Anaximander is a lunar impact crater that is located near the northwest limb of the Moon. It is joined at the northern rim by the crater Carpenter, a younger and better-defined formation. To the southeast is the much larger J. Herschel, a formation of the variety known as a walled plain.

The outer wall of Anaximander is heavily worn and eroded, with multiple notches and breaks. There is no central peak, but the floor contains several small craterlets and a multitude of tiny pits from minor impacts. This crater has merged with the larger Anaximander D to the south, and there is a wide break in their common rims where they have joined. To the northwest a low rise in the surface is all that separated Anaximander from the much larger satellite crater Anaximander B.

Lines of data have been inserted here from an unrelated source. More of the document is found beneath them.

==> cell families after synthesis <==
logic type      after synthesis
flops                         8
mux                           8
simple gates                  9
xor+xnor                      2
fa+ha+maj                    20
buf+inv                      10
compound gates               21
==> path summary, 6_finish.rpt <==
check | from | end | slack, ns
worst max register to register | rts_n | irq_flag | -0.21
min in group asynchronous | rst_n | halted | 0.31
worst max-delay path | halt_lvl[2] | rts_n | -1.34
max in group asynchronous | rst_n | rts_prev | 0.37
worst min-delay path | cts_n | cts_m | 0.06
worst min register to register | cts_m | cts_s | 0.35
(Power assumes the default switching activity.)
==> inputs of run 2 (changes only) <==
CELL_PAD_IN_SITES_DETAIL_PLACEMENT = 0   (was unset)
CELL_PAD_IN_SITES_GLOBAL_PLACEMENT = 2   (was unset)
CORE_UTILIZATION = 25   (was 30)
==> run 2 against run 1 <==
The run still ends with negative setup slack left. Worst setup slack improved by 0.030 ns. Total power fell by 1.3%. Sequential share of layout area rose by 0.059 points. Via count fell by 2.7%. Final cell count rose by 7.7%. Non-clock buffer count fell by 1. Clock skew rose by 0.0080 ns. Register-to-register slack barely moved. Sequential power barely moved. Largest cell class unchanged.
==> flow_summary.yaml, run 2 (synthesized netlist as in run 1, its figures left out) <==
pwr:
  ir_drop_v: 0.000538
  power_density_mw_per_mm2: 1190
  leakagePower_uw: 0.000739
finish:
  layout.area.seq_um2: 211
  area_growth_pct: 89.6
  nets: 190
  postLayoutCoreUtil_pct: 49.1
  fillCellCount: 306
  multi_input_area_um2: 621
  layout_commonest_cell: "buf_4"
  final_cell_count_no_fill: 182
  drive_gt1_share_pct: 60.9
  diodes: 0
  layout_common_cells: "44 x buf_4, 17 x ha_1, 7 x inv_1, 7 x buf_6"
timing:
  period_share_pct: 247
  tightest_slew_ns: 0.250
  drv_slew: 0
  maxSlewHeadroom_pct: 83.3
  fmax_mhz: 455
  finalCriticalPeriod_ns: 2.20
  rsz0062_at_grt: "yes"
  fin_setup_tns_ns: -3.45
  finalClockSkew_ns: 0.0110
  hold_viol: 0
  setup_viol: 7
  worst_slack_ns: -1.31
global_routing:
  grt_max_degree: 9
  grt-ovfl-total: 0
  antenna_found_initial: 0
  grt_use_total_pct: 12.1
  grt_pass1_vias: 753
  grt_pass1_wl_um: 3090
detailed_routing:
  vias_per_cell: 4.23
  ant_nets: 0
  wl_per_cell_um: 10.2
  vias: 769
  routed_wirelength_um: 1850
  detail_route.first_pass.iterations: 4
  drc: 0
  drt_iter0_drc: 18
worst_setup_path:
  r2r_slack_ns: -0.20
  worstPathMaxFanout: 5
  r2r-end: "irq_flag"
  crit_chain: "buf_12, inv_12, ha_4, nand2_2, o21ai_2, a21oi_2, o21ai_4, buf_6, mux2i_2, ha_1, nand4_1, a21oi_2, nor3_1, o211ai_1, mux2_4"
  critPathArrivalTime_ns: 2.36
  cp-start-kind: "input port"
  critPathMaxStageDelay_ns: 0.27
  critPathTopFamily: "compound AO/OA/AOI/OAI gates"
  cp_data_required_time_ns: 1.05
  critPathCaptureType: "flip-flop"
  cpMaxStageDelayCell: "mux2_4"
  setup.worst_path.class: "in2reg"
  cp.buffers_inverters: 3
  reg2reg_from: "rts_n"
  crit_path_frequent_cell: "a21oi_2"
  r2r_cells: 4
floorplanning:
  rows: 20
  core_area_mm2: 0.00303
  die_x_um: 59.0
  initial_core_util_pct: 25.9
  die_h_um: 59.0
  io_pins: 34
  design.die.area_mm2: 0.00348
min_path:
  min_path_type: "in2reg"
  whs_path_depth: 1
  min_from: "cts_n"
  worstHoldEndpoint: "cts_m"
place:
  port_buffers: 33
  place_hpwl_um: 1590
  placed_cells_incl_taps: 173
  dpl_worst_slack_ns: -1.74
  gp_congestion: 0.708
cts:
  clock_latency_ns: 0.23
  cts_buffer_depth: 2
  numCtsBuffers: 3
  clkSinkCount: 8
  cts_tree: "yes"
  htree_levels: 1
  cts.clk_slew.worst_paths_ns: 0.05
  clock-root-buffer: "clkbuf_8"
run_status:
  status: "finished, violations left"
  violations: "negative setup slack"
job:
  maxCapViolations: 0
===== src/rtl/cmd_stream_pkg.sv =====
package cmd_stream_pkg;
  localparam int WORD_W = 32;
  localparam int CODE_W = 7;

  localparam logic [CODE_W-1:0] LAST_LEGAL = 7'h4A;
  localparam logic [CODE_W-1:0] CODE_MARK  = 7'h07;
  localparam logic [CODE_W-1:0] CODE_ONE   = 7'h20;
  localparam logic [CODE_W-1:0] CODE_ROWV  = 7'h30;
  localparam logic [CODE_W-1:0] CODE_COLV  = 7'h31;
  localparam logic [CODE_W-1:0] CODE_DBL   = 7'h4A;

  typedef enum logic [1:0] {
    ST_IDLE   = 2'd0,
    ST_DECODE = 2'd1,
    ST_XFER   = 2'd2,
    ST_WAIT   = 2'd3
  } status_e;
endpackage
`config.mk`:
```
export PLATFORM = sky130hd
export DESIGN_NAME = cpif_slave
export DESIGN_NICKNAME = d
export VERILOG_FILES = /design/src/rtl/cpif_pkg.sv /design/src/rtl/cpif_sync.sv /design/src/rtl/cpif_decode.sv /design/src/rtl/cpif_dialog.sv /design/src/rtl/cpif_slave.sv
export SDC_FILE = /design/constraint.sdc
export NUM_CORES = 1
export LEC_CHECK = 0
export BUFFER_PORTS_ARGS = -buffer_cell sky130_fd_sc_hd__buf_2
export CAP_MARGIN = 20
export CORE_MARGIN = 1
export CORE_UTILIZATION = 35
export CTS_CLUSTER_SIZE = 30
export DETAILED_ROUTE_END_ITERATION = 8
export PLACE_DENSITY = 0.71
export SETUP_SLACK_MARGIN = 0.4
export SKIP_LAST_GASP = 1
export SYNTH_ARGS = -nofsm -noshare
export SYNTH_HDL_FRONTEND = slang
export SYNTH_SLANG_ARGS = --single-unit
```
`constraint.sdc`:
```
create_clock -name clk -period 1.5 [get_ports clk]
set_input_delay 0.3 -clock clk [delete_from_list [all_inputs] [get_ports clk]]
set_output_delay 0.3 -clock clk [all_outputs]
set_load 0.01 [all_outputs]
```
`src/rtl/sbu_pkg.sv`:
```
package sbu_pkg;
  localparam logic [1:0] REG_ADDR_A = 2'd0;
  localparam logic [1:0] REG_ADDR_B = 2'd1;
  localparam logic [1:0] REG_CFG    = 2'd2;
  localparam logic [1:0] REG_STATUS = 2'd3;
  localparam int NUM_CH    = 2;
  localparam int CH_CFG_W  = 5;
  localparam int SEQ_BIT   = NUM_CH * CH_CFG_W;

  typedef struct packed {
    logic wrEn;
    logic rdEn;
    logic fetch;
    logic bus;
    logic en;
  } chanCfg_t;

  typedef struct packed {
    logic [NUM_CH-1:0] setFlag;
    logic              setArmed;
    logic              clrArmed;
  } ctlStrobe_t;
endpackage

```
`src/rtl/sbu_datapath.sv`:
```
module sbu_datapath
  import sbu_pkg::*;
#(
  parameter int WIDTH = 16
) (
  input  logic              clk,
  input  logic              rstN,
  input  logic              standby,
  input  logic              regWe,
  input  logic [1:0]        regSel,
  input  logic [WIDTH-1:0]  regWdata,
  output logic [WIDTH-1:0]  regRdata,
  input  logic              busValid,
  input  logic              busSel,
  input  logic [WIDTH-1:0]  busAddr,
  input  logic              busWrite,
  input  logic              busFetch,
  input  ctlStrobe_t        ctl,
  output logic [NUM_CH-1:0] matchVec,
  output logic              seqMode,
  output logic              armed,
  output logic [NUM_CH-1:0] flags
);
  logic [WIDTH-1:0] cmpAddr [NUM_CH];
  chanCfg_t         cfgCh   [NUM_CH];
  logic             wrOk;
  logic             cfgWr;
  logic             statusWr;

  assign wrOk     = regWe && !standby;
  assign cfgWr    = wrOk && (regSel == REG_CFG);
  assign statusWr = wrOk && (regSel == REG_STATUS);

  always_ff @(posedge clk or negedge rstN) begin
    if (!rstN) begin
      for (int i = 0; i < NUM_CH; i++) begin
        cmpAddr[i] <= '0;
        cfgCh[i]   <= '0;
      end
      seqMode <= 1'b0;
    end else if (wrOk) begin
      case (regSel)
        REG_ADDR_A: cmpAddr[0] <= regWdata;
        REG_ADDR_B: cmpAddr[1] <= regWdata;
        REG_CFG: begin
          for (int i = 0; i < NUM_CH; i++)
            cfgCh[i] <= chanCfg_t'(regWdata[i*CH_CFG_W +: CH_CFG_W]);
          seqMode <= regWdata[SEQ_BIT];
        end
        default: ;
      endcase
    end
  end

  always_ff @(posedge clk or negedge rstN) begin
    if (!rstN) begin
      flags <= '0;
    end else begin
      for (int i = 0; i < NUM_CH; i++) begin
        if (ctl.setFlag[i])                flags[i] <= 1'b1;
        else if (statusWr && !regWdata[i]) flags[i] <= 1'b0;
      end
    end
  end

  always_ff @(posedge clk or negedge rstN) begin
    if (!rstN)                 armed <= 1'b0;
    else if (cfgWr || standby) armed <= 1'b0;
    else if (ctl.setArmed)     armed <= 1'b1;
    else if (ctl.clrArmed)     armed <= 1'b0;
  end

  generate
    for (genvar g = 0; g < NUM_CH; g++) begin : gChan
      logic typeOk;
      assign typeOk = cfgCh[g].fetch ? busFetch
                    : (!busFetch && (busWrite ? cfgCh[g].wrEn : cfgCh[g].rdEn));
      assign matchVec[g] = !standby && busValid && cfgCh[g].en &&
                           (busSel == cfgCh[g].bus) &&
                           (busAddr == cmpAddr[g]) && typeOk;

      // a set flag survives unless a status write clears it
      a_r13_flag_sticky: assert property (@(posedge clk) disable iff (!rstN)
        (flags[g] && !(regWe && !standby && regSel == REG_STATUS && !regWdata[g]))
          |=> flags[g]);
    end
  endgenerate

  always_comb begin
    regRdata = '0;
    if (!standby) begin
      case (regSel)
        REG_ADDR_A: regRdata = cmpAddr[0];
        REG_ADDR_B: regRdata = cmpAddr[1];
        REG_CFG: begin
          for (int i = 0; i < NUM_CH; i++)
            regRdata[i*CH_CFG_W +: CH_CFG_W] = cfgCh[i];
          regRdata[SEQ_BIT] = seqMode;
        end
        default: begin
          regRdata[NUM_CH-1:0] = flags;
          regRdata[NUM_CH]     = armed;
        end
      endcase
    end
  end

  // reconfiguration leaves the sequence disarmed
  a_r7_cfg_disarms: assert property (@(posedge clk) disable iff (!rstN)
    (regWe && !standby && regSel == REG_CFG) |=> !armed);
endmodule

```
`src/rtl/sbu_control.sv`:
```
module sbu_control
  import sbu_pkg::*;
(
  input  logic              clk,
  input  logic              rstN,
  input  logic              standby,
  input  logic              busValid,
  input  logic              busFetch,
  input  logic              excReexec,
  input  logic              excTrap,
  input  logic              excAddrErr,
  input  logic              rteSlot,
  input  logic [NUM_CH-1:0] matchVec,
  input  logic              seqMode,
  input  logic              armed,
  output ctlStrobe_t        ctl,
  output logic              brkReq,
  output logic              brkPre
);
  logic [NUM_CH-1:0] cond;
  logic [NUM_CH-1:0] pend;
  logic [NUM_CH-1:0] pendSet;
  logic              pendFire;
  logic              brkNow;
  logic              preNow;

  always_comb begin
    ctl      = '0;
    brkNow   = 1'b0;
    preNow   = 1'b0;
    pendSet  = '0;
    cond[0]  = !seqMode && matchVec[0];
    cond[1]  = matchVec[1] && (!seqMode || armed);
    ctl.setArmed = seqMode && matchVec[0];
    if (ctl.setArmed) ctl.setFlag[0] = 1'b1;
    for (int i = 0; i < NUM_CH; i++) begin
      if (cond[i]) begin
        if (busFetch) begin
          if (rteSlot) begin
            pendSet[i] = 1'b1;
          end else begin
            brkNow = 1'b1;
            preNow = 1'b1;
            ctl.setFlag[i] = 1'b1;
          end
        end else if (excReexec) begin
          // instruction is re-executed: condition is judged again later
        end else if (excTrap || excAddrErr) begin
          ctl.setFlag[i] = 1'b1;
        end else begin
          brkNow = 1'b1;
          ctl.setFlag[i] = 1'b1;
        end
      end
    end
    ctl.clrArmed = seqMode && cond[1] && (busFetch || !excReexec);
    pendFire = !standby && busValid && busFetch && !rteSlot && (pend != '0);
    if (pendFire) begin
      brkNow = 1'b1;
      preNow = 1'b1;
      ctl.setFlag = ctl.setFlag | pend;
    end
  end

  always_ff @(posedge clk or negedge rstN) begin
    if (!rstN) begin
      pend   <= '0;
      brkReq <= 1'b0;
      brkPre <= 1'b0;
    end else begin
      pend   <= standby ? '0 : ((pendFire ? '0 : pend) | pendSet);
      brkReq <= brkNow;
      brkPre <= preNow;
    end
  end

  // no break follows a standby cycle
  a_r12_standby_quiet: assert property (@(posedge clk) disable iff (!rstN)
    standby |=> !brkReq);
  // sequential mode stays silent until armed
  a_r5_seq_needs_arm: assert property (@(posedge clk) disable iff (!rstN)
    (seqMode && !armed && pend == '0) |=> !brkReq);
  // re-execution always suppresses a data-cycle break
  a_r8_reexec_blocks: assert property (@(posedge clk) disable iff (!rstN)
    (busValid && !busFetch && excReexec) |=> !brkReq);
  // pre-execution marker only accompanies a break
  a_r4_pre_with_req: assert property (@(posedge clk) disable iff (!rstN)
    brkPre |-> brkReq);
endmodule

```
`src/rtl/seq_break_unit.sv`:
```
module seq_break_unit
  import sbu_pkg::*;
#(
  parameter int WIDTH = 16
) (
  input  logic             clk,
  input  logic             rstN,
  input  logic             standby,
  input  logic             busValid,
  input  logic             busSel,
  input  logic [WIDTH-1:0] busAddr,
  input  logic             busWrite,
  input  logic             busFetch,
  input  logic             excReexec,
  input  logic             excTrap,
  input  logic             excAddrErr,
  input  logic             rteSlot,
  input  logic             regWe,
  input  logic [1:0]       regSel,
  input  logic [WIDTH-1:0] regWdata,
  output logic [WIDTH-1:0] regRdata,
  output logic             brkReq,
  output logic             brkPre,
  output logic [1:0]       matchFlags
);
  ctlStrobe_t        ctl;
  logic [NUM_CH-1:0] matchVec;
  logic              seqMode;
  logic              armed;

  sbu_datapath #(.WIDTH(WIDTH)) uData (
    .clk(clk), .rstN(rstN), .standby(standby),
    .regWe(regWe), .regSel(regSel), .regWdata(regWdata), .regRdata(regRdata),
    .busValid(busValid), .busSel(busSel), .busAddr(busAddr),
    .busWrite(busWrite), .busFetch(busFetch),
    .ctl(ctl), .matchVec(matchVec), .seqMode(seqMode), .armed(armed),
    .flags(matchFlags)
  );

  sbu_control uCtrl (
    .clk(clk), .rstN(rstN), .standby(standby),
    .busValid(busValid), .busFetch(busFetch),
    .excReexec(excReexec), .excTrap(excTrap), .excAddrErr(excAddrErr),
    .rteSlot(rteSlot), .matchVec(matchVec), .seqMode(seqMode), .armed(armed),
    .ctl(ctl), .brkReq(brkReq), .brkPre(brkPre)
  );
endmodule

```
`config.mk`:
```
export PLATFORM = sky130hd
export DESIGN_NAME = seq_break_unit
export DESIGN_NICKNAME = d
export VERILOG_FILES = /design/src/rtl/sbu_pkg.sv /design/src/rtl/sbu_datapath.sv /design/src/rtl/sbu_control.sv /design/src/rtl/seq_break_unit.sv
export SDC_FILE = /design/constraint.sdc
export NUM_CORES = 1
export LEC_CHECK = 0
export ABC_AREA = 1
export BUFFER_PORTS_ARGS = -buffer_cell sky130_fd_sc_hd__buf_2
export CORE_UTILIZATION = 55
export CTS_BUF_LIST = sky130_fd_sc_hd__clkbuf_4 sky130_fd_sc_hd__clkbuf_8
export CTS_CLUSTER_DIAMETER = 40
export DETAILED_ROUTE_END_ITERATION = 6
export GPL_TIMING_DRIVEN = 0
export HOLD_SLACK_MARGIN = 0.1
export PLACE_DENSITY = 0.8
export SKIP_CTS_REPAIR_TIMING = 1
export SYNTH_ARGS = -nofsm -noshare
export SYNTH_HDL_FRONTEND = slang
export SYNTH_HIERARCHICAL = 1
export SYNTH_SLANG_ARGS = --single-unit
```
`constraint.sdc`:
```
create_clock -name clk -period 2.1 [get_ports clk]
set_clock_uncertainty 0.15 [all_clocks]
set_input_delay 0.315 -clock clk [delete_from_list [all_inputs] [get_ports clk]]
set_output_delay 0.315 -clock clk [all_outputs]
set_load 0.02 [all_outputs]
```
# Word level (Yosys, flattened, before mapping)
# Index checks and enable logic that the tools add are counted.
# classes
n_eq_ne	7
mux	47
bitwise	2
reduce_logical	43
# op_table
op	n
1-bit 2-to-1 mux	40
16-bit equality test	2
1-bit logical AND	24
8-bit case mux with 3 select lines	1
16-bit 2-to-1 mux	1
5-bit case mux with 2 select lines	1
3-bit case mux with 3 select lines	1
1-bit zero test	7
2-bit 2-to-1 mux	3
2-bit AND reduction	3
2-bit nonzero test	3
2-bit equality test (second input constant)	2
1-bit logical OR	4
2-bit bitwise OR	2
3-bit nonzero test	1
1-bit equality test	2
2-bit by 1-bit equality test with 1-bit output (second input constant)	1
2-bit zero test	1
# totals
ff_bits	50
in_bits	46
out_inout_bits	20

# Longest topological paths before layout
# Gate-level depths: netlist (run 1).
# logic_depth
depth_word	14
depth_mapped	13
ltp_nobuf	13

# Modules after synthesis
# Netlist (run 1), hierarchy kept.
# modules_own_cells
module	instances	cells_each	area_per_inst_um2	seq_area_each_um2
sbu_datapath	1	432	2872.8	1151.1
sbu_control	1	41	272.8	100.1

# Worst setup path after synthesis (run 1)
# Ideal clock, no wire load.
# synth_timing
path_type	in2reg
start	input standby
end	register uData.armed
setup_time_ps	120
arrival_ps	1392
required_time_ps	1830
path_slack_ps	438
path_stages	13
n_path_buf	1
path_cell_list	buf_4 > inv_2 > nand3_1 > nor2_1 > nand2_1 > nor2_1 > nand2_1 > nor2_1 > nand2_1 > nor3_1 > inv_1 > a21oi_1 > nor3_1
# synth_lines
element	line	source
start: declaration	seq_break_unit.sv:8	input logic standby,
end signal: assignment	sbu_datapath.sv:67	if (!rstN) armed <= 1'b0;
end signal: assignment	sbu_datapath.sv:68	else if (cfgWr || standby) armed <= 1'b0;
end signal: assignment	sbu_datapath.sv:69	else if (ctl.setArmed) armed <= 1'b1;
end: declaration	sbu_datapath.sv:21	output logic armed,

# Final worst setup path (run 1)
# layout_timing
start	input regSel[0]
end	output regRdata[2]
# layout_via
elab_chain_cells	3
word_cells_on_any_way	5
classes_between	2 x eq/ne; 2 x mux; 1 x reduce/logical
# layout_rtl
element	line	source
start: declaration	seq_break_unit.sv:19	input logic [1:0] regSel,
2-bit equality test, or another cell as far along	sbu_datapath.sv:92	case (regSel)
3-bit case mux with 3 select lines (*)	sbu_datapath.sv:92	
16-bit 2-to-1 mux (*)	sbu_datapath.sv:91	if (!standby) begin
end: declaration	seq_break_unit.sv:21	output logic [WIDTH-1:0] regRdata,
# Mark *: on every way between the ends. The rest lies on a longest branch, timed or not.

==> results of run 1 <==
[routing by layer]
layer,up-vias,wire (um),track usage (%)
li1,1594,-,-
met1,1446,3680,40.1
met2,154,3960,51.1
met3,19,702,4.12
met4,0,178,9.62
met5,-,0,0
[critical path: stages]
cell and delay (ns):
buf_2 0.14, nor2_1 0.13, clkbuf_4 0.26, inv_1 0.18
o221ai_1 0.24, nand2_1 0.10, inv_1 0.06, buf_2 0.15
[layout by cell type, fill, tap and decap left out, types with 3 or more instances in the layout]
master,count
nand2_1,184
inv_1,86
buf_2,68
dfrtp_1,50
o21ai_0,42
nor2_1,24
nand3_1,10
a21oi_1,10
o21ai_2,9
o211ai_1,8
clkbuf_8,6
inv_2,5
nor3_1,4
o221ai_1,4
nand2_2,3
inv_4,3
clkbuf_2,3
xnor2_1,3
o21ai_1,3
[sequential cells by signal, summed over array words and instances, names as in the netlist]
signal         cells
uData/cmpAddr     32
uData/cfgCh       10
uData/armed        1
uCtrl/brkPre       1
uCtrl/brkReq       1
uCtrl/pend         2
uData/flags        2
uData/seqMode      1
[cell usage after synthesis, drive strengths merged]
library cell  instances  area [um^2]
o221ai                4         35.0
o21bai                2         15.0
nand3                10         50.1
inv                  94          360
o21ai                54          304
nor3                  4         20.0
clkinv                1         5.00
nor2                 29          143
buf                   7         46.3
xnor2                 3         26.3
nand4                 2         12.5
o211ai                8         60.1
a21oi                10         50.1
clkbuf                3         13.8
dfrtp                50         1250
o2111ai               1         8.76
o22ai                 1         6.26
nand2               189          732
or2                   1         6.26
[layout make-up]
type | count | area [um^2] | area share [%]
Clock buffer | 7 | 90.1 | 2.45
Inverter | 95 | 365 | 9.95
Multi-Input combinational cell | 318 | 1470 | 40.1
Clock inverter | 1 | 5.00 | 0.136
Sequential cell | 50 | 1250 | 34.1
Buffer | 10 | 63.8 | 1.74
Timing Repair Buffer | 66 | 335 | 9.13
Tap cell | 72 | 90.1 | 2.45
[per-stage QoR]
| step | worst slack [ns] | instances | instance area [um^2] | setup TNS (ns) |
|---|---|---|---|---|
| 2_1_floorplan | 0.438 | 473 | 3150 | 0 |
| 3_3_place_gp | 0.0638 | 610 | 3560 | 0 |
| 3_5_place_dp | 0.0382 | 610 | 3560 | 0 |
| 4_1_cts | 0.0485 | 618 | 3660 | 0 |
| 5_1_grt | -0.00924 | 619 | 3670 | -0.00924 |
| 6_report | 0.0535 | 619 | 3670 | 0 |
[report_power, final]
part	switching [mW]	internal [mW]	leakage, nW
clock network	0.315	0.279	0.0517
registers	0.151	1.12	0.636
logic	0.444	0.273	1.45
total	0.911	1.68	2.14
[logic make-up (layout without fill, tap and decap cells)]
group | Yosys count | count (layout) | share of synthesized area [%]
AO/OA/AOI/OAI | 80 | 80 | 15.2
AND/OR/NAND/NOR | 235 | 235 | 30.6
buffers and inverters | 105 | 179 | 13.5
XOR/XNOR | 3 | 3 | 0.835
flip-flops | 50 | 50 | 39.8
[worst paths after layout]
kind                                                     from                             to  slack [ns]
worst min register to register  uData/cmpAddr[18]$_DFFE_PN0P_  uData/cmpAddr[18]$_DFFE_PN0P_        0.37
worst max register to register  uData/cmpAddr[19]$_DFFE_PN0P_        uData/armed$_DFFE_PN0P_        0.26
worst min-delay path                                     rstN     uData/cfgCh[8]$_DFFE_PN0P_        0.07
worst max-delay path                                regSel[0]                    regRdata[2]        0.05
min in group clk                                 regWdata[13]  uData/cmpAddr[13]$_DFFE_PN0P_        0.11
max in group asynchronous                                rstN  uData/cmpAddr[22]$_DFFE_PN0P_        1.06
==> results.txt, run 1 <==
status: finished, final reports clean
Setup Viol. Count Final: 0
sequential fraction of the synthesis area: 39.8%
initial DRC count: 322
min Tclk post-route: 2.05 ns
WHS: 0.0655 ns
global-route usage over all layers: 30.2%
Leak: 2.14 nW
slew margin rel.: 26.3%
Final Hold Fails: 0
total power: 2.59 mW
antenna violations before repair: 0
register bit total from synthesis: 50
crit end category: output port
I/O pin count: 66
worst vdd ir: 0.472 mV
Chip Width: 77.6 um
Core ar.: 5510 um^2
die area: 6030 um^2
Syn. warnings: 6
port buffer count: 65
die height: 77.6 um
DRT Pass-1 Iters: 5
FP Rows: 27
GPL Wtd Cong: 0.914
Cells after Synth: 473
Fmax: 489 MHz
clk slew on worst S/H paths: 0.09 ns
Avg Cell Area, Syn: 6.65 um^2
Worst EP arrival: 1.58 ns
global-route wire length before repair: 13800 um
drt drc: 0
area delta synth->final: 16.7%
DPL Wire Length: 6240 um
GRT overflow: 0
CP required: 1.63 ns
vias in the first global route: 2973
share of cells above drive strength 1: 20.5%
Core Util, Final: 66.7%
Worst Path Max Fanout: 10
CTS H-tree depth: 2
Mapped Area: 3150 um^2
Worst Max-Slew Pin Slew: 1.11 ns
Clock Tree Buf Depth: 2
clk_lat worst skew: 0.30 ns
n_diodes: 0
CTS tree: yes
Hold Path Class: in2async
Pins Over Slew Limit: 0
Vias: 3213
Yosys cell types: 31
FILL cells: 527
Final ANT Viol Nets: 0
period utilization: 97.5%
max_cap viols: 0
CTS Buf Count: 5
reg2reg path depth: 9
root buffer selected by CTS: clkbuf_8
nets: 592
largest net degree at the start of global routing: 51
syn nets: 519
Crit Path Class: in2out
Avg WL per Cell: 13.8 um
Startpoint Class: input pin
vias per cell: 5.19
Routed WL: 8520 um
Initial Util: 57.1%
Clock Sinks: 50
Pwr Density: 705 nW/um^2
Power figures use the tool's default switching activity.
==> run 2, diff against run 1 <==
--- a/config.mk
+++ b/config.mk
@@ -5,7 +5,6 @@
 export SDC_FILE = /design/constraint.sdc
 export NUM_CORES = 1
 export LEC_CHECK = 0
-export ABC_AREA = 1
 export BUFFER_PORTS_ARGS = -buffer_cell sky130_fd_sc_hd__buf_2
 export CORE_UTILIZATION = 55
 export CTS_BUF_LIST = sky130_fd_sc_hd__clkbuf_4 sky130_fd_sc_hd__clkbuf_8
@@ -13,7 +12,7 @@
 export DETAILED_ROUTE_END_ITERATION = 6
 export GPL_TIMING_DRIVEN = 0
 export HOLD_SLACK_MARGIN = 0.1
-export PLACE_DENSITY = 0.8
+export PLACE_DENSITY = 0.81
 export SKIP_CTS_REPAIR_TIMING = 1
 export SYNTH_ARGS = -nofsm -noshare
 export SYNTH_HDL_FRONTEND = slang
==> run 2 against run 1 <==
Effect of this change: the flow now finishes with violations (negative setup slack); design area is 6.5% lower; synthesized area down 9.8%; synthesized cell count shrank 47%; total power up 3.2%; via count decreased by 30%; hold slack gained 0.00076 ns; routed wire length is 18% lower; die area decreased by 9.6%; register-to-register slack got worse by 0.37 ns; critical path type is now reg2reg; critical endpoint is now uData/armed$_DFFE_PN0P_; largest power group unchanged.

The crater is named for the 6th century BCE Greek philosopher and astronomer Anaximander. Its designation was formally adopted by the International Astronomical Union in 1935. The name was introduced into lunar nomenclature in 1651 by Giovanni Ricciolli.

==Satellite craters==
By convention these features are identified on lunar maps by placing the letter on the side of the crater midpoint that is closest to Anaximander.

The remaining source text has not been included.